Recently released Census data reveal that, in 2015, the poverty rate dropped significantly for most demographic groups. One of the only groups who didn’t see an improvement were people with disabilities: the percentage of disabled Americans (age 18-64) living in poverty increased from 25.9% to 26.5%. For Americans without disabilities, the poverty rate decreased from 14.1% to 12.8%. This is clearly an issue, some people suffering from poverty due to a disability turn to a VA disability attorney or if that does not work they might go to their state senator to protest, however, it is undeniable a large change needs to be made to the system.

The data suggest the challenge disabled people face in trying to escape poverty. But there is hope that an emerging bipartisan consensus on disability employment may mark an important step in the right direction. Some disabilities present themselves in a body disability where they require the use of a mobility scooter or wheelchair from such companies as Mobility Plus in Denver, Colorado as well as others across the country, so businesses need to adapt to these changes which will given these potential workers a chance to feel like they are at an equal level and not looked over, no matter the disability that they have.

Currently, under the Fair Labor Standards Act, a certified “sheltered workshop” can pay disabled Americans less than the minimum wage-sometimes as little as pennies per hour.

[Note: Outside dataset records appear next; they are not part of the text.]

$ cat src/verilog/ccu_pkg.sv
/*
 * Common definitions for the order and clear control units.
 * Word timing of the delay-line store, the 5-bit order letter codes,
 * the transfer control levels and the digit counter type.
 */
package ccu_pkg;

   // Word timing.
   localparam int DIGITS_PER_MINOR = 18;  // Digit positions in one minor cycle.
   localparam int DIGIT_W          = 5;   // Enough bits to count 0..17.

   // Order letters travel as 5-bit teleprinter codes.
   localparam int ORDER_W = 5;

   typedef logic [DIGIT_W-1:0] digit_t;  // Digit position within a minor cycle.

   // Order letters, coded as on the machine's teleprinter.
   // Only T, U and H drive the tank clear logic.
   typedef enum logic [ORDER_W-1:0] {
      ORD_NONE = 5'd0,   // No order held.
      ORD_T    = 5'd5,   // Transfer to store and clear Accumulator.
      ORD_U    = 5'd7,   // Transfer to store, Accumulator retained.
      ORD_S    = 5'd12,  // Subtract.
      ORD_Z    = 5'd13,  // Stop.
      ORD_H    = 5'd21,  // Store word to Multiplier.
      ORD_A    = 5'd28,  // Add.
      ORD_V    = 5'd31   // Multiply and add.
   } order_code_t;

   // Transfer control levels decoded from the held order.
   typedef struct packed {
      logic c18;   // H order, store to Multiplier.
      logic c19;   // T or U order, Accumulator to store.
      logic c20;   // T order, transfer and clear.
      logic op_u;  // U order, transfer without clearing.
   } order_ctrl_t;

endpackage

$ cat src/verilog/digit_timer.sv
/*
 * Digit timer.
 * Counts digit positions within each minor cycle and tracks minor-cycle
 * parity. Marks digit 0 of even and odd minor cycles with one-cycle strobes.
 */
`timescale 1ns/1ps

module digit_timer (
   input  logic clk,     // Digit clock.
   input  logic rst_n,   // Asynchronous reset, active low.
   output logic ev_d0,   // Digit 0 of an even minor cycle.
   output logic odd_d0   // Digit 0 of an odd minor cycle.
);

   ccu_pkg::digit_t digit;  // Current digit position.
   logic            odd;    // Minor cycle parity, high in odd cycles.
   logic            wrap;   // Last digit of the minor cycle.
   logic            d0;     // Digit 0 of any minor cycle.

   assign wrap = (digit == ccu_pkg::digit_t'(ccu_pkg::DIGITS_PER_MINOR - 1));  // Digit 17.
   assign d0   = (digit == '0);

   // Digit counter and parity flop.
   always_ff @(posedge clk or negedge rst_n) begin
      if (!rst_n) begin
         digit <= '0;              // Start at digit 0.
         odd   <= 1'b0;            // of an even minor cycle.
      end else if (wrap) begin
         digit <= '0;              // Back to digit 0.
         odd   <= ~odd;            // Next minor cycle.
      end else begin
         digit <= digit + 1'b1;    // Next digit position.
      end
   end

   // Strobes come straight from the count, so ev_d0 is up
   // in the first cycle out of reset.
   assign ev_d0  = d0 & ~odd;  // Even minor cycle start.
   assign odd_d0 = d0 & odd;   // Odd minor cycle start.

   // The two strobes mark different minor cycles.
   a_strobe_excl: assert property (
      @(posedge clk) disable iff (!rst_n)
      !(ev_d0 && odd_d0)
   ) else $error("digit_timer: ev_d0 and odd_d0 high together");

endmodule

$ cat src/verilog/order_decode.sv
/*
 * Order decoder.
 * Holds the current order letter and turns it into the transfer control
 * levels c18, c19, c20 and the U-order flag for the clear control.
 */
`timescale 1ns/1ps

module order_decode (
   input  logic                  clk,         // Digit clock.
   input  logic                  rst_n,       // Asynchronous reset, active low.
   input  logic                  order_load,  // Load strobe for a new order.
   input  ccu_pkg::order_code_t  order_code,  // Order letter from the order tank.
   output ccu_pkg::order_ctrl_t  ctrl         // Transfer control levels.
);

   ccu_pkg::order_code_t order_q;  // Held order.

   // Order register.
   always_ff @(posedge clk or negedge rst_n) begin
      if (!rst_n) begin
         order_q <= ccu_pkg::ORD_NONE;  // No order after reset.
      end else if (order_load) begin
         order_q <= order_code;         // Take the new order.
      end
   end

   // Decode the held order.
   // Levels change the cycle after a load and hold until the next one.
   always_comb begin
      case (order_q)
         ccu_pkg::ORD_T: begin
            // Store and clear Accumulator.
            ctrl = '{c18: 1'b0, c19: 1'b1, c20: 1'b1, op_u: 1'b0};
         end
         ccu_pkg::ORD_U: begin
            // Store, Accumulator kept.
            ctrl = '{c18: 1'b0, c19: 1'b1, c20: 1'b0, op_u: 1'b1};
         end
         ccu_pkg::ORD_H: begin
            // Word into Multiplier.
            ctrl = '{c18: 1'b1, c19: 1'b0, c20: 1'b0, op_u: 1'b0};
         end
         default: begin
            ctrl = '0;  // Not a transfer order.
         end
      endcase
   end

   // Clearing and retaining transfers exclude each other.
   a_t_u_excl: assert property (
      @(posedge clk) disable iff (!rst_n)
      !(ctrl.c20 && ctrl.op_u)
   ) else $error("order_decode: c20 and op_u high together");

endmodule

$ cat src/verilog/tank_clear_control.sv
/*
 * Tank clear control.
 * On r2 or s2 during a transfer order, clears the Accumulator, Multiplier
 * and Multiplicand for one minor cycle through gates g9, g10 and g11,
 * then issues end pulse ep6 (store and clear) or ep7 (store and retain).
 */
`timescale 1ns/1ps

module tank_clear_control (
   input  logic                  clk,      // Digit clock.
   input  logic                  rst_n,    // Asynchronous reset, active low.
   input  ccu_pkg::order_ctrl_t  ctrl,     // Transfer control levels.
   input  logic                  ev_d0,    // Digit 0, even minor cycle.
   input  logic                  odd_d0,   // Digit 0, odd minor cycle.
   input  logic                  r2,       // MCU coincidence.
   input  logic                  s2,       // Stimulating pulse.
   output logic                  ep6,      // End pulse, store and clear.
   output logic                  ep7,      // End pulse, store and retain.
   output logic                  g9_neg,   // Accumulator clear gate, active low.
   output logic                  g10_neg,  // Multiplier clear gate, active low.
   output logic                  g11_neg   // Multiplicand clear gate, active low.
);

   logic ep7_set;    // Start of a transfer.
   logic ep7_reset;  // End of the clear minor cycle.
   logic clr_set;    // Clear window opens.
   logic ep7_ff;     // Transfer pending.
   logic clr_ff;     // Clear window open.
   logic op_u_d;     // op_u one cycle late.
   logic ep7_ff_d;   // ep7_ff one cycle late.

   assign ep7_set   = (r2 & ctrl.c19) | (s2 & ctrl.c18);  // Transfer to or from store.
   assign ep7_reset = ev_d0 & clr_ff;                     // Clear window done.
   assign clr_set   = odd_d0 & ep7_ff;                    // Wait for an odd minor cycle.

   // Transfer pending flop. Reset wins over set,
   // so a late r2 or s2 in the closing cycle is dropped.
   always_ff @(posedge clk or negedge rst_n) begin
      if (!rst_n) begin
         ep7_ff <= 1'b0;
      end else if (ep7_reset) begin
         ep7_ff <= 1'b0;  // Sequence finished.
      end else if (ep7_set) begin
         ep7_ff <= 1'b1;  // Repeats while set are absorbed.
      end
   end

   // Clear window flop, open from digit 1 of the odd minor cycle
   // through digit 0 of the following even one.
   always_ff @(posedge clk or negedge rst_n) begin
      if (!rst_n) begin
         clr_ff <= 1'b0;
      end else if (ev_d0) begin
         clr_ff <= 1'b0;  // Close at the next even digit 0.
      end else if (clr_set) begin
         clr_ff <= 1'b1;  // Open after odd digit 0.
      end
   end

   // Delay cells feeding the ep7 gate.
   always_ff @(posedge clk or negedge rst_n) begin
      if (!rst_n) begin
         op_u_d   <= 1'b0;
         ep7_ff_d <= 1'b0;
      end else begin
         op_u_d   <= ctrl.op_u;
         ep7_ff_d <= ep7_ff;
      end
   end

   // Clear gates, low while the window is open.
   assign g11_neg = ~clr_ff;                // Multiplicand, every transfer.
   assign g9_neg  = ~(clr_ff & ctrl.c20);   // Accumulator, T order only.
   assign g10_neg = ~(clr_ff & ctrl.c18);   // Multiplier, H order only.

   // End pulses in the last cycle of the window.
   assign ep6 = ev_d0 & ~g9_neg;                       // T order.
   assign ep7 = ev_d0 & clr_ff & op_u_d & ep7_ff_d;    // U order.

   // The window only opens on a pending transfer.
   a_clr_needs_ep7: assert property (
      @(posedge clk) disable iff (!rst_n)
      $rose(clr_ff) |-> $past(ep7_ff)
   ) else $error("tank_clear_control: clear flop set without ep7 flop");

   // A transfer ends with one kind of end pulse only.
   a_end_excl: assert property (
      @(posedge clk) disable iff (!rst_n)
      !(ep6 && ep7)
   ) else $error("tank_clear_control: ep6 and ep7 high together");

endmodule

$ cat src/verilog/order_control_top.sv
/*
 * Order and tank clear control.
 * Digit timer, order decoder and tank clear control side by side.
 */
`timescale 1ns/1ps

module order_control_top (
   input  logic                  clk,         // Digit clock.
   input  logic                  rst_n,       // Asynchronous reset, active low.
   input  logic                  order_load,  // Load strobe for a new order.
   input  ccu_pkg::order_code_t  order_code,  // Order letter.
   input  logic                  r2,          // MCU coincidence.
   input  logic                  s2,          // Stimulating pulse.
   output logic                  ev_d0,       // Digit 0, even minor cycle.
   output logic                  odd_d0,      // Digit 0, odd minor cycle.
   output logic                  ep6,         // End pulse, store and clear.
   output logic                  ep7,         // End pulse, store and retain.
   output logic                  g9_neg,      // Accumulator clear gate.
   output logic                  g10_neg,     // Multiplier clear gate.
   output logic                  g11_neg      // Multiplicand clear gate.
);

   ccu_pkg::order_ctrl_t ctrl;  // Decoded transfer levels.

   digit_timer digit_timer_inst (
      .clk    (clk),
      .rst_n  (rst_n),
      .ev_d0  (ev_d0),
      .odd_d0 (odd_d0)
   );

   order_decode order_decode_inst (
      .clk        (clk),
      .rst_n      (rst_n),
      .order_load (order_load),
      .order_code (order_code),
      .ctrl       (ctrl)
   );

   tank_clear_control tank_clear_control_inst (
      .clk     (clk),
      .rst_n   (rst_n),
      .ctrl    (ctrl),
      .ev_d0   (ev_d0),
      .odd_d0  (odd_d0),
      .r2      (r2),
      .s2      (s2),
      .ep6     (ep6),
      .ep7     (ep7),
      .g9_neg  (g9_neg),
      .g10_neg (g10_neg),
      .g11_neg (g11_neg)
   );

endmodule

$ cat config.mk
export PLATFORM = sky130hd
export DESIGN_NAME = order_control_top
export DESIGN_NICKNAME = d
export VERILOG_FILES = /design/src/verilog/ccu_pkg.sv /design/src/verilog/digit_timer.sv /design/src/verilog/order_decode.sv /design/src/verilog/tank_clear_control.sv /design/src/verilog/order_control_top.sv
export SDC_FILE = /design/constraint.sdc
export NUM_CORES = 1
export LEC_CHECK = 0
export BUFFER_PORTS_ARGS = -buffer_cell sky130_fd_sc_hd__buf_2
export CORE_MARGIN = 2
export CORE_UTILIZATION = 50
export CTS_CLUSTER_DIAMETER = 40
export DETAILED_ROUTE_END_ITERATION = 8
export PLACE_DENSITY = 0.86
export SLEW_MARGIN = 10
export SYNTH_ARGS = -nofsm -noshare
export SYNTH_HDL_FRONTEND = slang
export SYNTH_SLANG_ARGS = --single-unit
$ cat constraint.sdc
create_clock -name clk -period 1.6 [get_ports clk]
set_input_delay 0.16 -clock clk [delete_from_list [all_inputs] [get_ports clk]]
set_output_delay 0.16 -clock clk [all_outputs]
set_load 0.03 [all_outputs]
Word-level counts from Yosys, hierarchy flattened. Cells that the tools add are included.

Bits of input ports: 10. Flip-flop bits (word level): 15. Output and inout bits: 7. Logic and storage cells: 37.

$add $sub $neg: 1. Eq/ne operators: 4. Multiplexer cells: 6. Reduce and logical (&&, ||, !) cells: 3. Bitwise operators: 16.

Operators with widths (number): case mux 4 bit (3 select lines) (1); AND 1 bit (11); == test 5 x 3 -> 1 bit, second input constant (2); == test 5 bit, second input constant (2); adder 5 x 1 -> 5 bit, second input constant (1); zero test 5 bit (1); 2-to-1 mux 5 bit (1); 2-to-1 mux 1 bit (4); NOT 1 bit (4); nonzero test 2 bit (2); OR 1 bit (1).

Logic depth before layout (Yosys ltp).
Depth after elaboration: 6. Gate-level depth with buffers: 5.

Hierarchy. Synthesis repeated with hierarchy kept, for this count alone.

Cell total of the unflattened synthesis: 58. Area, all modules: 710.7 sq um.

Modules (own cells, without submodules): digit_timer (cells each 29, area each 324.1 sq um, times used 1); order_decode (cells each 16, area each 230.2 sq um, times used 1); tank_clear_control (cells each 13, area each 156.4 sq um, times used 1).

Worst setup path after synthesis. Ideal clock, no wire load.

Path type: register to output. Start: register digit_timer_inst.digit[0]. End: output port ep6. Data required time: 1.440 ns. Path buffers: 0. Path slack: -0.086 ns. Stages on the path, launching flop included: 6. Arrival: 1.526 ns. Cells stage by stage: dfrtp_1 inv_1 ha_1 nor4b_4 and2b_4 nor3b_2.

Longest elaborated chain between the ends: 3.

Ends and longest elaborated chain: from (decl) (line digit_timer.sv:15) `ccu_pkg::digit_t digit;`; from (signal assigned) (line digit_timer.sv:32) `digit <= digit + 1'b1;`; zero test 5 bit (line digit_timer.sv:21) `assign d0 = (digit == '0);`; AND 1 bit (line digit_timer.sv:38) `assign ev_d0 = d0 & ~odd;`; net ev_d0 (line order_control_top.sv:14) `output logic ev_d0,`; AND 1 bit (line tank_clear_control.sv:77) `assign ep6 = ev_d0 & ~g9_neg;`; to (decl) (line order_control_top.sv:16) `output logic ep6,`.

The timed path passes the listed nets, and every way through them passes these cells.

Final worst setup path.
Start: register digit_timer_inst.digit[1]. End: output port ep7.

Longest elaborated chain between the ends: 5.

Ends and longest elaborated chain: zero test 5 bit (line digit_timer.sv:21); AND 1 bit (line digit_timer.sv:38); AND 1 bit (3 in series) (line tank_clear_control.sv:78) `assign ep7 = ev_d0 & clr_ff & op_u_d & ep7_ff_d;`; to (decl) (line order_control_top.sv:17) `output logic ep7,`.

No other way between the ends.

==> results.ini <==
[synth]
syn-cell-area_um2 = 701
synth_cell_types = 23
yosysSeqAreaShare_pct = 53.6
syn_inst = 56
synth.avg_cell_area_um2 = 12.5
synth_warnings = 0
syn_nets = 69
ys_seq_elements = 15

[final_layout]
drive_gt1_share_pct = 48.9
mostFrequentLayoutCells = 15 x dfrtp_1, 14 x buf_4, 11 x buf_2
fillers = 78
multi_input_area_um2 = 340
regArea_um2 = 375
antenna_cells = 0
layout.nets = 106
layout-area-overhead-vs-synth_pct = 44.3
instances_no_fill = 107
final_common_cell = dfrtp_1
final_util_pct = 77.7
fin_area_um2 = 1010

[outcome]
violations = setup timing
status = finished, violations left

[sta]
rsz0062_at_grt = true
slew_violations = 0
hold_viol_final = 0
setup_viol = 6
finalCritPeriodShare_pct = 113
relSlewSlack_pct = 77.5
tns_ns = -0.763
finalCriticalPeriod_ns = 1.81
fin_skew_ns = 0.00653
worstMarginPinSlew_ns = 0.332
fmax_ghz = 0.552
layout_setup_ws_ns = -0.213
holdWs_ns = 0.0980

[clock_tree]
clk_latency_ns = 0.28
worst_setup_hold_path_clk_slew_ns = 0.10
cts_tree = done
cts_root_buf = clkbuf_4
cts_made_buffers = 3
clock-sinks = 15
cts_buffer_depth = 2
cts.htree.levels = 1

[place]
place_area_um2 = 837
portBuffers = 16
place.gp.congestion = 0.753
post-place-ws_ns = -0.0214
placedCellCount = 91
hpwl_um = 977

[pwr]
p_per_area_nw_per_um2 = 709
vdd_drop_max_v = 0.000613
total_power_uw = 717
power.leakage_nw = 0.473

[detailed_routing]
wl_um = 1490
drtAntennaViolNets = 0
drtIter0Drc = 2
route.detailed.drc = 0
dr.pass1.iters = 4
wire_per_inst_um = 13.9
vias = 552
viasPerCell = 5.16

[critical_path]
critPathRequiredTime_ns = 1.44
crit_path_max_incr_delay_ns = 0.41
worstPathArrival_ns = 1.65
cp_cell_sequence = inv_2 > ha_4 > nor4b_4 > and2b_4 > and4_4 > buf_6
critPathKind = register to output port
ff2ff_path_depth = 7
cp_slowest_cell = dfrtp_1
critical_path.startpoint_type = register
crit_path_max_fanout = 3
cp-end-kind = output port

[floorplanning]
rows = 13
die_x_um = 41.4
ios = 17
core_um2 = 1300
die_h_um = 41.4
design.die.area_um2 = 1720
initial_core_util_pct = 53.8

[global_routing]
grt_pass1_vias = 588
track_usage_pct = 18.9
antenna_found_initial = 0
grt_pass1_wl_um = 2500
grt_overflow_total = 0
grt_max_degree = 16

[hold_path]
hold_depth = 2
min_path_type = input pin to register

[flow_run]
maxCapViolCount = 0

==> Yosys cell counts <==
cell,number,area share [%]
nor3b_2,1,1.8
mux2_1,5,8.0
nor4b_4,1,3.4
nand2b_1,1,0.89
dfrtp_1,15,54
inv_1,3,1.6
and2b_4,1,1.4
nand3_1,3,2.1
a21oi_1,4,2.9
xnor2_1,2,2.5
nor3_1,1,0.71
xor2_1,1,1.3
nor2_1,3,1.6
nand2_1,2,1.1
ha_1,3,5.4
and4bb_1,1,1.8
and2_1,2,1.8
a22oi_1,1,1.1
nor2b_1,1,0.89
nor3_2,1,1.4
or2_1,1,0.89
and4_1,2,2.5
nor4bb_1,1,1.4
==> report_power, final <==
group	total, mW	leakage (nW)	switching [mW]	internal, mW
Sequential	0.442	0.178	0.0270	0.415
Clock	0.215	0.0177	0.122	0.0925
Combinational	0.0606	0.278	0.0258	0.0349
Total	0.717	0.473	0.175	0.542
==> worst max-delay path, delay by kind of cell, from the launching register on <==
kind	cells	cell delay, ns
adders and majority gates	1	0.12
buffers and inverters	2	0.21
DFF	1	0.41
and+or+nand+nor	3	0.63
==> final cells by class <==
class | count | share of cell area, %
Timing Repair Buffer | 32 | 23.5
Tap cell | 15 | 1.86
Multi-Input combinational cell | 38 | 33.7
Clock buffer | 3 | 2.23
Sequential cell | 15 | 37.1
Inverter | 3 | 1.11
Clock inverter | 1 | 0.495
==> sequential cells by signal (all words and copies together) (netlist names) <==
signal,count
digit_timer_inst.digit,5
order_decode_inst.order_q,5
digit_timer_inst.odd,1
tank_clear_control_inst.clr_ff,1
tank_clear_control_inst.ep7_ff,1
tank_clear_control_inst.ep7_ff_d,1
tank_clear_control_inst.op_u_d,1
==> path summary, 6_finish.rpt <==
path	startpoint	end	slack, ns
worst max-delay path	digit_timer_inst.digit[1]	ep7	-0.21
worst min-delay path	order_code[4]	order_decode_inst.order_q[4]	0.1
worst max register to register	digit_timer_inst.digit[1]	tank_clear_control_inst.ep7_ff	0.17
worst min register to register	tank_clear_control_inst.ep7_ff	tank_clear_control_inst.ep7_ff_d	0.42
max in group asynchronous	rst_n	order_decode_inst.order_q[2]	1.04
min in group asynchronous	rst_n	digit_timer_inst.digit[2]	0.30
==> layer usage <==
layer | track usage [%] | part of all wire, % | vias up
met2 | 33.1 | 57 | 14
li1 | - | - | 267
met5 | 0 | 0 | -
met4 | 7.74 | 1.3 | 0
met1 | 23.0 | 40 | 269
met3 | 2.61 | 2.1 | 2
==> what timing repair did <==
action                     in CTS  in global routing
pin swaps                       2                  2
setup endpoints to repair       5                  5
hold buffers                    1                  0
setup buffers                   6                  7
hold endpoints to repair       15                  0
gates resized for setup        14                  5
gates cloned                    0                  0
==> logic make-up (layout without fill, tap and decap cells) <==
kind of cell,count (synthesis),after routing,synth area share (%)
AOI/OAI and AO/OA,5,5,3.93
and+or+nand+nor,22,22,23.8
adders and majority gates,3,3,5.36
buffers and inverters,3,39,1.61
muxes,5,5,8.04
DFF,15,15,53.6
xor gates and xnor gates,3,3,3.75
Note: power is estimated with default switching activity, not from simulation.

As a result, approximately 400,000 disabled Americans are paid a subminimum wage, which makes it more difficult for them to work their way out of poverty.

For decades, activists were unable to get even top labor Democrats like former Senator Tom Harkin-a key sponsor of the Americans with Disabilities Act-to challenge this labor law. Harkin, like many Democrats, argued that it was a key policy that helped people with disabilities get needed training for better jobs. However, studies show that rather than finding higher-quality jobs, the overwhelming majority of these disabled workers spend their careers continuing to earn the subminimum wage.

Ari Ne’eman, who was appointed by President Obama to the National Council on Disability, says the subminimum wage is an outdated idea. “It’s a relic from a time when our politicians embraced other draconian ideas like eugenics,” says Ne’eman. “This is 1930’s thinking.”

Fortunately, a movement to extend the minimum wage to disabled workers has now spread to four states and has reached the federal level as well.

In case a business owner has an employee who has been rendered disabled to work after getting hired, and previously had played an important role in the growth, stability and continuance of the workings of the venture, they could always get key man life insurance for them, in order to hire their replacements. But, with the avenues broadening for the people with disabilities, getting an employment could become relatively easier.

In 2003, Vermont was the first state to eliminate the subminimum wage for persons with disabilities. Instead of paying nonprofits to employ these workers at a subminimum wage, the state invested those funds in wraparound services to help employers accommodate workers with disabilities. Rather than reducing the number of jobs for disabled workers, as critics of the policy had predicted, the employment rate for disabled workers rose-it is now double the national rate. In the last five years New Hampshire, Oregon, and Maryland have followed Vermont’s lead.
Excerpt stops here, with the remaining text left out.